What is required.
Reproduce each line from the records that holds "tDone".
Material for this task Block Start
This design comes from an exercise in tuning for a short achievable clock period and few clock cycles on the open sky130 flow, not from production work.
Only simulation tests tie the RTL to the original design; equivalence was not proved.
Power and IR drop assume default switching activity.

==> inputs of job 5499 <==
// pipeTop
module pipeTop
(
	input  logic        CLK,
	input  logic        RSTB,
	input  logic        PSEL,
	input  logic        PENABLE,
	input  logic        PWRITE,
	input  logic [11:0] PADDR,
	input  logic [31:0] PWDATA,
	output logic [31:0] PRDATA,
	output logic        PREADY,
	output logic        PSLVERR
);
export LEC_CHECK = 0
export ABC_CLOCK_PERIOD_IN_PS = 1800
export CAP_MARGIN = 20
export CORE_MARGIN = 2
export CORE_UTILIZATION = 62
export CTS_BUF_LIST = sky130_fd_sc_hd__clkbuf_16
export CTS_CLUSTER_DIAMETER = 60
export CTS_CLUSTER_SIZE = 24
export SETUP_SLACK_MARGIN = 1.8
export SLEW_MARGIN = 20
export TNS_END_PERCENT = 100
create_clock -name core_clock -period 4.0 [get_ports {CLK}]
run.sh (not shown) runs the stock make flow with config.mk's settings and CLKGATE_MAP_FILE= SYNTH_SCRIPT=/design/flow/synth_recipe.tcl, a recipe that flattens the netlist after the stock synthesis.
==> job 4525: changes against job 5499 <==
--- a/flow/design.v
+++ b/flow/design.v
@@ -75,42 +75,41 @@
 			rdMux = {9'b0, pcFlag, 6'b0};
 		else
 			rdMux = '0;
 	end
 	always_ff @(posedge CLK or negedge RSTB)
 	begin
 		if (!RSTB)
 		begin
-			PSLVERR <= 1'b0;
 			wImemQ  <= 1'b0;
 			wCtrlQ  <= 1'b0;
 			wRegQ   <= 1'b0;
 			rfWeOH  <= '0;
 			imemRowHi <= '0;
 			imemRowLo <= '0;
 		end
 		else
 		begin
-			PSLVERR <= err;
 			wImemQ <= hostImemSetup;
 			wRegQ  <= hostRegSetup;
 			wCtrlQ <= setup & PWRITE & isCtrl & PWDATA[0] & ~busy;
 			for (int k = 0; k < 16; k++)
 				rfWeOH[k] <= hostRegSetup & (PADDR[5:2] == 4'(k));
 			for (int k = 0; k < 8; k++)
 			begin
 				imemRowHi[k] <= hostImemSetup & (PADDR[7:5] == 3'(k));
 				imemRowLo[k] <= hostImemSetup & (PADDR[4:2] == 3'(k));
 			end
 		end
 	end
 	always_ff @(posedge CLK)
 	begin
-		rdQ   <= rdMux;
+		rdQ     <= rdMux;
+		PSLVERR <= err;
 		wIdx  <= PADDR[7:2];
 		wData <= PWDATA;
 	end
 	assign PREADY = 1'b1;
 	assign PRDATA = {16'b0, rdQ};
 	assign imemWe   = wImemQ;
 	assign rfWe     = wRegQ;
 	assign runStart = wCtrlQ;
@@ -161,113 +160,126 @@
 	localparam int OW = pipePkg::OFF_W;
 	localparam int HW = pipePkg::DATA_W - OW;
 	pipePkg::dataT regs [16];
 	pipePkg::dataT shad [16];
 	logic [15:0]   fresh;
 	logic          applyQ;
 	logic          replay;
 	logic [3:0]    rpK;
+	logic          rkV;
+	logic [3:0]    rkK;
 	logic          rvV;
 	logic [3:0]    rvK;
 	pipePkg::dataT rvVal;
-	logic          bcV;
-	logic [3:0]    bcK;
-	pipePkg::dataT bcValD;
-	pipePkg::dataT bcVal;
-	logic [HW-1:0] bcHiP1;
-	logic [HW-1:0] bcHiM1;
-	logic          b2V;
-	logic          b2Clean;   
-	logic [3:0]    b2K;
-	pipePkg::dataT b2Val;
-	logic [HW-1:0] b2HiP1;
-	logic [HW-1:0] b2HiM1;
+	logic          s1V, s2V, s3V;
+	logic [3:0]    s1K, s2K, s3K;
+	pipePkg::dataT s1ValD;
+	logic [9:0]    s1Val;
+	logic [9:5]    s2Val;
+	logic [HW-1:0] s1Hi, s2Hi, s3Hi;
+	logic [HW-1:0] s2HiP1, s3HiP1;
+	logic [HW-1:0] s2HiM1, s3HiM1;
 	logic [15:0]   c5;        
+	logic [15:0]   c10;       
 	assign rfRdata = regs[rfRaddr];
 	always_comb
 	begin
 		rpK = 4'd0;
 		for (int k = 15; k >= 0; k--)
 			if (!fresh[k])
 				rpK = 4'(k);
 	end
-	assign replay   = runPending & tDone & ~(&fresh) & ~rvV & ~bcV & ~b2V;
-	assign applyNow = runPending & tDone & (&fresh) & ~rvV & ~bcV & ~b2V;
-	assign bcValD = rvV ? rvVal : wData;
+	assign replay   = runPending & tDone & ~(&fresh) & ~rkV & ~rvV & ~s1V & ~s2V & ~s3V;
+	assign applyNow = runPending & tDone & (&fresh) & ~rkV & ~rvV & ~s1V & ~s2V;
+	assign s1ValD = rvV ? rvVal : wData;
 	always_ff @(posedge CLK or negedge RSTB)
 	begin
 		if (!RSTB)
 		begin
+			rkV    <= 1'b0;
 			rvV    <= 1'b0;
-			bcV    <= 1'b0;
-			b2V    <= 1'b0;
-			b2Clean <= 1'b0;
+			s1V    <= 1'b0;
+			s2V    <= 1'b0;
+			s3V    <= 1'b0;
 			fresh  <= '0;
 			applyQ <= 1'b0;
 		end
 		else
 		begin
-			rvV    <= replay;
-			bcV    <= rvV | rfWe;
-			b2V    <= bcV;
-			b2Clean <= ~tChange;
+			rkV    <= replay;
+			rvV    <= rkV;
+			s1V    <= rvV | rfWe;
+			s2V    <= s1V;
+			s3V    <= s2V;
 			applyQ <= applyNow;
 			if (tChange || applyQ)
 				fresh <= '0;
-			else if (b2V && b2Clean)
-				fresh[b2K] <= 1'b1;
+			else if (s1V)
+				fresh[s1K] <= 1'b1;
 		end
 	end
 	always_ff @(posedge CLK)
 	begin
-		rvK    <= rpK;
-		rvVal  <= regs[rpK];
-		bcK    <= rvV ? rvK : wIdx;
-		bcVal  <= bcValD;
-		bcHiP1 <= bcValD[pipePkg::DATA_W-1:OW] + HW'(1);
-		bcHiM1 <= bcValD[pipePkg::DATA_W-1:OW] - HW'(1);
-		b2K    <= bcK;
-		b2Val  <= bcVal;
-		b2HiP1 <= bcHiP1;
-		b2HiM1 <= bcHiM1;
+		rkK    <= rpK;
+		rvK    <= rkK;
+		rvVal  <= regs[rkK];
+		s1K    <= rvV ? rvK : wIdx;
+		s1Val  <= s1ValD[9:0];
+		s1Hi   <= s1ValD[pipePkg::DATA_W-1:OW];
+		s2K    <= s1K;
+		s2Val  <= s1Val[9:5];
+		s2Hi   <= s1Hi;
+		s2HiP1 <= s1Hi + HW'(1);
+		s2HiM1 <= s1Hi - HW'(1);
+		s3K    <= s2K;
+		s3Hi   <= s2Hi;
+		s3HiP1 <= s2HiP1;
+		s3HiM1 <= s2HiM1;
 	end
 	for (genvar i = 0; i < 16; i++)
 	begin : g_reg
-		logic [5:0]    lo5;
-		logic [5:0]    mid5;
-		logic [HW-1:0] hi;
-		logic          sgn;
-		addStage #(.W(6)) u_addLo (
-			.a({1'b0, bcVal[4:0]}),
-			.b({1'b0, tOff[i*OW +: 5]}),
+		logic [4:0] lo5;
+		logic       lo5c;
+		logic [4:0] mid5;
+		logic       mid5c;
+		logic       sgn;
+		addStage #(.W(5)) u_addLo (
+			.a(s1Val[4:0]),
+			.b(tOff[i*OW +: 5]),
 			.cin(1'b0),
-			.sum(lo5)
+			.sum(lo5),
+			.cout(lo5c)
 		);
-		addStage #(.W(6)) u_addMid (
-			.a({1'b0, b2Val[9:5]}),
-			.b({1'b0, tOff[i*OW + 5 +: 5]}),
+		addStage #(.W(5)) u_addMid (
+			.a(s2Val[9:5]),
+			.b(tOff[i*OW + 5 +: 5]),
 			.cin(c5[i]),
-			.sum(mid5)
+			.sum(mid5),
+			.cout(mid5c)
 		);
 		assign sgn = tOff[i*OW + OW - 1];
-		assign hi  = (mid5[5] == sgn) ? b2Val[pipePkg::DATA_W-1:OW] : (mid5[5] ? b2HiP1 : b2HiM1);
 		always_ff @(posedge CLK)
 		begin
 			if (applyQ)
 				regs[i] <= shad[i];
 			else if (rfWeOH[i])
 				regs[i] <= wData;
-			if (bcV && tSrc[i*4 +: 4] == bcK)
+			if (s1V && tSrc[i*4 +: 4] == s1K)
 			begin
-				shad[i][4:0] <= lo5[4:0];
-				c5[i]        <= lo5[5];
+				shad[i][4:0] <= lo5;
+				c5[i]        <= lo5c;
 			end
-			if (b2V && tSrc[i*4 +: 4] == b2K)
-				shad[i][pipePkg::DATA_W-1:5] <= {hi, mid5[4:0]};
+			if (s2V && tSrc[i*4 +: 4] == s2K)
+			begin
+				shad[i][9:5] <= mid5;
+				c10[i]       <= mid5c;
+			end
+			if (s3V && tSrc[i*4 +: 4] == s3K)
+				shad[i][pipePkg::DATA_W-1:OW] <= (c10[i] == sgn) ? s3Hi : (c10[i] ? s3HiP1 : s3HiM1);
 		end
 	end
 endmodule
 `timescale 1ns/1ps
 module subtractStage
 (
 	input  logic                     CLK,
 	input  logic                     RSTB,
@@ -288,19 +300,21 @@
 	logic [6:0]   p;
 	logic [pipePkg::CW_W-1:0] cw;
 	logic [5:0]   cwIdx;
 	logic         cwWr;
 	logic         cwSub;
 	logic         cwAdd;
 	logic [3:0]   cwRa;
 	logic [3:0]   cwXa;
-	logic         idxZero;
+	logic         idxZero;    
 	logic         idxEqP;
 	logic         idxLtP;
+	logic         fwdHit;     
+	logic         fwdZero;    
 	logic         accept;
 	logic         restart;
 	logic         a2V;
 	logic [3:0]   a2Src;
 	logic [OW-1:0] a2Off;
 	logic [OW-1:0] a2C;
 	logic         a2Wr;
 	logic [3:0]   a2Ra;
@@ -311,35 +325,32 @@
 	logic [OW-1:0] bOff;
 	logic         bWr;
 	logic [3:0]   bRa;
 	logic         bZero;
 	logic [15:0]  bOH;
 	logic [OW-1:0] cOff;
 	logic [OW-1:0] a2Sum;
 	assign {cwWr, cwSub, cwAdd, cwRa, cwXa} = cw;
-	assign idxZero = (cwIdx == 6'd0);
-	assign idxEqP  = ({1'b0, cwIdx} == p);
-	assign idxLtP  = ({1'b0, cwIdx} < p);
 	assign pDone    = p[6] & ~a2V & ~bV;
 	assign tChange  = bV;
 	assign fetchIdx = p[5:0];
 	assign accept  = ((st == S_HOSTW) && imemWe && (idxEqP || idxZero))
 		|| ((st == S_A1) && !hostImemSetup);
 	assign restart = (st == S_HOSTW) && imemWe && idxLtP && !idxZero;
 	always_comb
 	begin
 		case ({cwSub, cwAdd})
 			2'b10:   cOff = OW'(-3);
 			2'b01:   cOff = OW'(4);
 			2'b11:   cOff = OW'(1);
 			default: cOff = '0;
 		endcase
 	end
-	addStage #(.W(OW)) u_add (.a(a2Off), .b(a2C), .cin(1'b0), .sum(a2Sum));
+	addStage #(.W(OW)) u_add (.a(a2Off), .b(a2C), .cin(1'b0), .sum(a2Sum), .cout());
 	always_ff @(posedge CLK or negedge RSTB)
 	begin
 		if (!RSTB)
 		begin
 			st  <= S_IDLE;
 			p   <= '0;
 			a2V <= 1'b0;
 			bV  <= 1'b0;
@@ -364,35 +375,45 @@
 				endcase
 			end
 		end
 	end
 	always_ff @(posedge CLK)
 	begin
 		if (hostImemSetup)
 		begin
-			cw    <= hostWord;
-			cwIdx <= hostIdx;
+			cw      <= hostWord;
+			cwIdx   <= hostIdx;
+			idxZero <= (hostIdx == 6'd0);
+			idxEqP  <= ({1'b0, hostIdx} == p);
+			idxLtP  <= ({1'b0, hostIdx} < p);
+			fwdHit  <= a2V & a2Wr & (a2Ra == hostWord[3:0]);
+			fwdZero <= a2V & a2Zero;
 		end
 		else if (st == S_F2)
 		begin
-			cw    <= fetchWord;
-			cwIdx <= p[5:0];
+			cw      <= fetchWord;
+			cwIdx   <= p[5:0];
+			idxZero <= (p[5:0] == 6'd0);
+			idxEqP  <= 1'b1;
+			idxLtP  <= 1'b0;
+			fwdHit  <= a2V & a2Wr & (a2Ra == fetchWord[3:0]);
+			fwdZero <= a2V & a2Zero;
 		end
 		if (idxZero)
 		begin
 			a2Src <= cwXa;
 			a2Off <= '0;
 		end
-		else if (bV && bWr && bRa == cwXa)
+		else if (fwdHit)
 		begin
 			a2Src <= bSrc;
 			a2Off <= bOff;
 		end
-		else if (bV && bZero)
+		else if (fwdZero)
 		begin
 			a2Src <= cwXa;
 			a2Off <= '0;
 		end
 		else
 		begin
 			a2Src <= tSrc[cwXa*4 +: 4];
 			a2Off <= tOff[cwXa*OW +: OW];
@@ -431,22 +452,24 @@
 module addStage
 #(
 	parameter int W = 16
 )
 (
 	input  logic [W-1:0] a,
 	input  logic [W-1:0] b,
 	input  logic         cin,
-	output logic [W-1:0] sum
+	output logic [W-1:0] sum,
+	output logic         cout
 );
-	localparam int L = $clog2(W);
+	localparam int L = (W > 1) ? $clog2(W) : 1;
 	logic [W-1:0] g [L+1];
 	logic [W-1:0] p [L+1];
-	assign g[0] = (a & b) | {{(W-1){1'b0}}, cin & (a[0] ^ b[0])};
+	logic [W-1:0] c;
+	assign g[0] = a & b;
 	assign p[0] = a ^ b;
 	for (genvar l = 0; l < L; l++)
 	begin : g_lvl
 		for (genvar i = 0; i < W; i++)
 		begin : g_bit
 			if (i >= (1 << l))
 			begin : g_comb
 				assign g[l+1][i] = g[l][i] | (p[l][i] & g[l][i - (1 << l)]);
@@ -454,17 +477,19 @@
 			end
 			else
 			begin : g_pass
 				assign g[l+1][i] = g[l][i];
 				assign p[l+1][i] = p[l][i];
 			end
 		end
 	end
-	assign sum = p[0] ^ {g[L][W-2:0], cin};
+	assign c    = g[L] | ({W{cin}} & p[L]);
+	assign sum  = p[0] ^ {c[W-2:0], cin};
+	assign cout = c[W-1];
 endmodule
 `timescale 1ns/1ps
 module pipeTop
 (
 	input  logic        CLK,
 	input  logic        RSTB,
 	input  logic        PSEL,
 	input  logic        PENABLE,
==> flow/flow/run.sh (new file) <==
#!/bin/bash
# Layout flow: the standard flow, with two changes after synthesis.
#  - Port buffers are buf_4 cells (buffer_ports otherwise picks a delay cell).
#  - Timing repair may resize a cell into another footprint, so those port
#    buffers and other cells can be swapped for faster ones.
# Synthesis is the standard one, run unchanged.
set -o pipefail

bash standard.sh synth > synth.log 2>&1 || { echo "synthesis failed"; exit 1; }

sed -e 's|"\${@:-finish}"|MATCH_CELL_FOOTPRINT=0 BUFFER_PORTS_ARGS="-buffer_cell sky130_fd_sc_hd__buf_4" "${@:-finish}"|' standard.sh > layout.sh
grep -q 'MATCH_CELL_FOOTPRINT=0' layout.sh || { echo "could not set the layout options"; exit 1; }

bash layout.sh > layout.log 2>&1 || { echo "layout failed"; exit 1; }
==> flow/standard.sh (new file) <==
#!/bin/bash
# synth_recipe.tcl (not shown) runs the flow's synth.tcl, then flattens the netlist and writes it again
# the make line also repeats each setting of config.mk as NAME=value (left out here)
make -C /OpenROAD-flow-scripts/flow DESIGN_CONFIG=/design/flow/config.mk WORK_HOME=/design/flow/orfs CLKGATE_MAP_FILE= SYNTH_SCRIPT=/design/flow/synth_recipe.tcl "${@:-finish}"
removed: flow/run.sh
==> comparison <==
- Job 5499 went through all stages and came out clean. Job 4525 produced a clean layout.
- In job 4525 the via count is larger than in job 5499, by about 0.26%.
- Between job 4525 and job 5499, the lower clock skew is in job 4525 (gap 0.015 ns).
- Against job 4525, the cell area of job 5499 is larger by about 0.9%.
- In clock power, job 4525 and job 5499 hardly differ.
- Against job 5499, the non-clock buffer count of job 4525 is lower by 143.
Material for this task Block End
Material for this task Block Start
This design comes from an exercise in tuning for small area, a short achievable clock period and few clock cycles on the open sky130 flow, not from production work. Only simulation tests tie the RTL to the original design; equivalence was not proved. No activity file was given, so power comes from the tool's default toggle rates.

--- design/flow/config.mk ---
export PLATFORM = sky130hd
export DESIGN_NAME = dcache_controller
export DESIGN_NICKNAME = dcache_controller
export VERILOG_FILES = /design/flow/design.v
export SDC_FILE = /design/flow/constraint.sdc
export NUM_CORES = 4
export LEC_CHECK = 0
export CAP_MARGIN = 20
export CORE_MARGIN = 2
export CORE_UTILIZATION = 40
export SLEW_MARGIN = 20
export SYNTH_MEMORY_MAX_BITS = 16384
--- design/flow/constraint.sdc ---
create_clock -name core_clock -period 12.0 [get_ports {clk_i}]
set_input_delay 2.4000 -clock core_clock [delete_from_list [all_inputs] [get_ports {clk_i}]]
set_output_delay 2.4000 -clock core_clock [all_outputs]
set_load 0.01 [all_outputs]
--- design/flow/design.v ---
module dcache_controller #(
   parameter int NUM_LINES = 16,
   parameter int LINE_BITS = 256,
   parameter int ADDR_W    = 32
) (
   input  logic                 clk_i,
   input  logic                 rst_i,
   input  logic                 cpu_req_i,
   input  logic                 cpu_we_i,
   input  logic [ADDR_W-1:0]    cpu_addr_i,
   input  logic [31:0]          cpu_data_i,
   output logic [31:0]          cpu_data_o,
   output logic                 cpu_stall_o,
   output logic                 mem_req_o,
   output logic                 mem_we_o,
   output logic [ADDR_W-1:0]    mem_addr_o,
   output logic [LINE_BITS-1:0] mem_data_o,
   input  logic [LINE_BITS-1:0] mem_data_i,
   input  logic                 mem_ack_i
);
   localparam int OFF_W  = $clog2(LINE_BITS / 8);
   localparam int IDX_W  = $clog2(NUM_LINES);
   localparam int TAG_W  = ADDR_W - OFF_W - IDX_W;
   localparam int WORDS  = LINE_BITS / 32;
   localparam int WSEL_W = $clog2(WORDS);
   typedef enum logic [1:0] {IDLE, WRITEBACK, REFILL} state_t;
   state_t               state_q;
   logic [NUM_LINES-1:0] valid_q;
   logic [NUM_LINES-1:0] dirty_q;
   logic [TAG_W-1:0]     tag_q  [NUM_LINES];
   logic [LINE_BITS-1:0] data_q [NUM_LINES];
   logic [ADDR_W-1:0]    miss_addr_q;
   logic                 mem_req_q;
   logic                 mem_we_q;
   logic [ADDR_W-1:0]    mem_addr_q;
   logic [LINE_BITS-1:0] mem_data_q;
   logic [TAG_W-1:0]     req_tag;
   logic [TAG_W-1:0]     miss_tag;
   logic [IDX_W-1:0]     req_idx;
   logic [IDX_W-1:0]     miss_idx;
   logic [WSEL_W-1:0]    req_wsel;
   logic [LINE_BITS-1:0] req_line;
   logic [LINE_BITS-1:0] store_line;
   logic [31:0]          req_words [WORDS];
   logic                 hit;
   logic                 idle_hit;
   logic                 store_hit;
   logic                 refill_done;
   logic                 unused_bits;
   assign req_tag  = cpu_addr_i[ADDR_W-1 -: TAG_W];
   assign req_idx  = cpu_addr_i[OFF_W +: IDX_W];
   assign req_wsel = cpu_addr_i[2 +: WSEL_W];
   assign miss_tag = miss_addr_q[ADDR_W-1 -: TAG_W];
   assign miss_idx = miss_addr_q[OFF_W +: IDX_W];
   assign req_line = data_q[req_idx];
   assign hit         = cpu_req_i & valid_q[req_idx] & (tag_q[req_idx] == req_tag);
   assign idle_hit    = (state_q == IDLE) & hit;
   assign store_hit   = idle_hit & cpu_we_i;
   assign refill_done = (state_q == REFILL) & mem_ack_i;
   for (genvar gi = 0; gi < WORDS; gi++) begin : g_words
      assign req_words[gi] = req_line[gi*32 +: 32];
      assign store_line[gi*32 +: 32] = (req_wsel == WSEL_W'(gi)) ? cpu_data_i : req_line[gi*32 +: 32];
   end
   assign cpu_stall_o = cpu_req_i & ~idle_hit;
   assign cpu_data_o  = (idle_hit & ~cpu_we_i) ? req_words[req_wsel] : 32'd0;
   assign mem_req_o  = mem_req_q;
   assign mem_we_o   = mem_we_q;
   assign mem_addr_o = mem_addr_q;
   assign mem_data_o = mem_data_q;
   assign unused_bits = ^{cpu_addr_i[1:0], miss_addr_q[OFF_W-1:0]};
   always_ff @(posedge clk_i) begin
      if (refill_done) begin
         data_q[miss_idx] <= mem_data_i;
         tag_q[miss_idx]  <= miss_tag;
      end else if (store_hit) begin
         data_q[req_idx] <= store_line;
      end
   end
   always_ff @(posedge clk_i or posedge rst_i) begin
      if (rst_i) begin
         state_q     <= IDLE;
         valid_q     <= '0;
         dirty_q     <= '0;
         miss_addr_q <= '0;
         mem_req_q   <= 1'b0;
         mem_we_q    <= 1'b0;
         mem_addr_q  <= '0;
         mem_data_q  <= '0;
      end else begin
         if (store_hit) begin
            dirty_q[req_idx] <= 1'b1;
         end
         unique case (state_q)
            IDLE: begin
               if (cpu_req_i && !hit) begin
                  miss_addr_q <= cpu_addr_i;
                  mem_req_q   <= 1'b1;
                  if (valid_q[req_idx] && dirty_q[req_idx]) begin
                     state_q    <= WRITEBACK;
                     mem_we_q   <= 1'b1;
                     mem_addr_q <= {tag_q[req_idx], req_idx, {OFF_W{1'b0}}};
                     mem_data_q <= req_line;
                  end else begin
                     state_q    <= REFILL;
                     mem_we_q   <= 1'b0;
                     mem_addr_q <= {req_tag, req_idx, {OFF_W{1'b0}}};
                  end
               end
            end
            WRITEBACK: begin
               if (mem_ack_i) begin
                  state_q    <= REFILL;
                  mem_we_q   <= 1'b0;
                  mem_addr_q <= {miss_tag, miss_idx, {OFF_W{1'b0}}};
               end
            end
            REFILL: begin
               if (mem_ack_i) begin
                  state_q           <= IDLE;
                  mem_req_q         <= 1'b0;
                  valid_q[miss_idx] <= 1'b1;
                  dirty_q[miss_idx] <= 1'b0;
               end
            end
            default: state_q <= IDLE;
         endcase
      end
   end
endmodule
Material for this task Block End
Material for this task Block Start
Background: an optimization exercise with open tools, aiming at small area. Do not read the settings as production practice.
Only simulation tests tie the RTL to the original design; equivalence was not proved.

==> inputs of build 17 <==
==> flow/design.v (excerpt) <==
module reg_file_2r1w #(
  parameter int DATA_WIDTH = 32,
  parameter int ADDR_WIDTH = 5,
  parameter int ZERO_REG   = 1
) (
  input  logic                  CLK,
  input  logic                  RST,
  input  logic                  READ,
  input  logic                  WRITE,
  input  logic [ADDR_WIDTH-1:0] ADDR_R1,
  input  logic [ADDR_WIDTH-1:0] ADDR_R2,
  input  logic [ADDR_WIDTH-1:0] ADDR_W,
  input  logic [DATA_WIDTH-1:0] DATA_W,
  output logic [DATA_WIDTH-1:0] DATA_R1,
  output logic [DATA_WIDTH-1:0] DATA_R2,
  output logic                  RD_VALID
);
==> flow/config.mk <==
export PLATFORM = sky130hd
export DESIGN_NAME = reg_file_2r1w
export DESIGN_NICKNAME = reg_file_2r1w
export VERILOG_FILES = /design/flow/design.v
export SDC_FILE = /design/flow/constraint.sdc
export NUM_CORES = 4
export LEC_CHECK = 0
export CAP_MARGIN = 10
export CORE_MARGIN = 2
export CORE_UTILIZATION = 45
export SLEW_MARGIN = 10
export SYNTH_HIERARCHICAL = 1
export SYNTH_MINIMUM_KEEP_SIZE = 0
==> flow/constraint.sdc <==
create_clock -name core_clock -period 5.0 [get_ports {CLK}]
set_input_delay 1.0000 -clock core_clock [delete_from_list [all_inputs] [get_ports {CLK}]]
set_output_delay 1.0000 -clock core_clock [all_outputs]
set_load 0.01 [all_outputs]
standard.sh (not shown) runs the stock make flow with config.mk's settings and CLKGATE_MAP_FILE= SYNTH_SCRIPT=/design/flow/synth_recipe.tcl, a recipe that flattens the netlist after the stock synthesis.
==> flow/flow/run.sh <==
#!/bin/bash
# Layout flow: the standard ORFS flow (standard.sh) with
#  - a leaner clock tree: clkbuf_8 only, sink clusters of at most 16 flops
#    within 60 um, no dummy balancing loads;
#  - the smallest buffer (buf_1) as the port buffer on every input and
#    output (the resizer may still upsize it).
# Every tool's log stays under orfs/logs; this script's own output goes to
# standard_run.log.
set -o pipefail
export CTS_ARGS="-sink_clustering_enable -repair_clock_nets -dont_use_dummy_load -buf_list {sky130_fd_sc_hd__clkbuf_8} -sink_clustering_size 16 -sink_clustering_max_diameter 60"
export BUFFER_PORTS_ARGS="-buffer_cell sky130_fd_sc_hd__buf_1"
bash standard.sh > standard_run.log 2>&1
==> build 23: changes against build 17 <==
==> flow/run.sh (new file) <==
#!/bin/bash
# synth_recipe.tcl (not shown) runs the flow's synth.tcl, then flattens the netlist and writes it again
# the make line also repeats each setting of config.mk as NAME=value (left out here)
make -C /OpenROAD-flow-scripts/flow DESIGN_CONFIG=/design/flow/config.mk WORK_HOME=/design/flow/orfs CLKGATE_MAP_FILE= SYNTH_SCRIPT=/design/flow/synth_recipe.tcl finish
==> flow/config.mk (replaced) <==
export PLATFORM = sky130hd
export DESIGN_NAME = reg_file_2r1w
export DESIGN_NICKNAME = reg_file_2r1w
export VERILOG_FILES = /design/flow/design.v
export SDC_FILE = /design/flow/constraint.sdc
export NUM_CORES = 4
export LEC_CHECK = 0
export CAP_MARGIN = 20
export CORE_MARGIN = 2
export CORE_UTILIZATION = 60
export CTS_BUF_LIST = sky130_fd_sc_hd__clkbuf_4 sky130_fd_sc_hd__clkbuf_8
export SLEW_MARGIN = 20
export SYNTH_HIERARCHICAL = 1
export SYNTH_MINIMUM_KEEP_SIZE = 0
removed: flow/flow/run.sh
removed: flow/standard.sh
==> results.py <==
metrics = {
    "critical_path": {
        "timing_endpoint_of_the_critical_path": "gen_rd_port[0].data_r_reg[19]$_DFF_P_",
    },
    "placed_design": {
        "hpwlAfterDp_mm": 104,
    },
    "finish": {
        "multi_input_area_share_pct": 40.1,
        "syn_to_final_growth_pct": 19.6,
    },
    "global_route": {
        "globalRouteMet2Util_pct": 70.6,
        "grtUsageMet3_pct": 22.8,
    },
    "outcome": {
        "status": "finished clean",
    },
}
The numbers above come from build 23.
Material for this task Block End
Final answer.
-	assign replay   = runPending & tDone & ~(&fresh) & ~rvV & ~bcV & ~b2V;
-	assign applyNow = runPending & tDone & (&fresh) & ~rvV & ~bcV & ~b2V;
+	assign replay   = runPending & tDone & ~(&fresh) & ~rkV & ~rvV & ~s1V & ~s2V & ~s3V;
+	assign applyNow = runPending & tDone & (&fresh) & ~rkV & ~rvV & ~s1V & ~s2V;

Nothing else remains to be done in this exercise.